Task prompt:
Retype the line containing "assign bus_p1_rdata = bus_i.p1_rdata;" and each later line through the end of the listing, exactly as written, with no other lines.

Data provided:

* * * * *

$ cat src/flat_wrapper.sv
// flat-port wrapper written by rule: the top's interface ports become plain ports
module dmem_arbiter_flat 
#(
  parameter int WAIT_CYCLES = 2,
  parameter int ADDR_W      = 32,
  parameter int DATA_W      = 32
)
  (clk, rst, bus_p0_rd, bus_p0_wr, bus_p0_addr, bus_p0_wdata, bus_p0_rdata, bus_p0_ready, bus_p1_rd, bus_p1_wr, bus_p1_addr, bus_p1_wdata, bus_p1_rdata, bus_p1_ready, bus_mem_readSig, bus_mem_writeSig, bus_mem_address, bus_mem_dataIn, bus_mem_dataOut);
  dmem_arbiter_if #(.ADDR_W(ADDR_W), .DATA_W(DATA_W)) bus_i ();
  input logic clk;
  input logic rst;
  input wire logic [$bits(bus_i.p0_rd)-1:0] bus_p0_rd;
  input wire logic [$bits(bus_i.p0_wr)-1:0] bus_p0_wr;
  input wire logic [$bits(bus_i.p0_addr)-1:0] bus_p0_addr;
  input wire logic [$bits(bus_i.p0_wdata)-1:0] bus_p0_wdata;
  output wire logic [$bits(bus_i.p0_rdata)-1:0] bus_p0_rdata;
  output wire logic [$bits(bus_i.p0_ready)-1:0] bus_p0_ready;
  input wire logic [$bits(bus_i.p1_rd)-1:0] bus_p1_rd;
  input wire logic [$bits(bus_i.p1_wr)-1:0] bus_p1_wr;
  input wire logic [$bits(bus_i.p1_addr)-1:0] bus_p1_addr;
  input wire logic [$bits(bus_i.p1_wdata)-1:0] bus_p1_wdata;
  output wire logic [$bits(bus_i.p1_rdata)-1:0] bus_p1_rdata;
  output wire logic [$bits(bus_i.p1_ready)-1:0] bus_p1_ready;
  output wire logic [$bits(bus_i.mem_readSig)-1:0] bus_mem_readSig;
  output wire logic [$bits(bus_i.mem_writeSig)-1:0] bus_mem_writeSig;
  output wire logic [$bits(bus_i.mem_address)-1:0] bus_mem_address;
  output wire logic [$bits(bus_i.mem_dataIn)-1:0] bus_mem_dataIn;
  input wire logic [$bits(bus_i.mem_dataOut)-1:0] bus_mem_dataOut;
  assign bus_i.p0_rd = bus_p0_rd;
  assign bus_i.p0_wr = bus_p0_wr;
  assign bus_i.p0_addr = bus_p0_addr;
  assign bus_i.p0_wdata = bus_p0_wdata;
  assign bus_p0_rdata = bus_i.p0_rdata;
  assign bus_p0_ready = bus_i.p0_ready;
  assign bus_i.p1_rd = bus_p1_rd;
  assign bus_i.p1_wr = bus_p1_wr;
  assign bus_i.p1_addr = bus_p1_addr;
  assign bus_i.p1_wdata = bus_p1_wdata;
  assign bus_p1_rdata = bus_i.p1_rdata;
  assign bus_p1_ready = bus_i.p1_ready;
  assign bus_mem_readSig = bus_i.mem_readSig;
  assign bus_mem_writeSig = bus_i.mem_writeSig;
  assign bus_mem_address = bus_i.mem_address;
  assign bus_mem_dataIn = bus_i.mem_dataIn;
  assign bus_i.mem_dataOut = bus_mem_dataOut;
  dmem_arbiter #(.WAIT_CYCLES(WAIT_CYCLES), .ADDR_W(ADDR_W), .DATA_W(DATA_W)) u_core (.clk(clk), .rst(rst), .bus(bus_i));
endmodule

* * * * *

Exercise solution:
  assign bus_p1_rdata = bus_i.p1_rdata;
  assign bus_p1_ready = bus_i.p1_ready;
  assign bus_mem_readSig = bus_i.mem_readSig;
  assign bus_mem_writeSig = bus_i.mem_writeSig;
  assign bus_mem_address = bus_i.mem_address;
  assign bus_mem_dataIn = bus_i.mem_dataIn;
  assign bus_i.mem_dataOut = bus_mem_dataOut;
  dmem_arbiter #(.WAIT_CYCLES(WAIT_CYCLES), .ADDR_W(ADDR_W), .DATA_W(DATA_W)) u_core (.clk(clk), .rst(rst), .bus(bus_i));
endmodule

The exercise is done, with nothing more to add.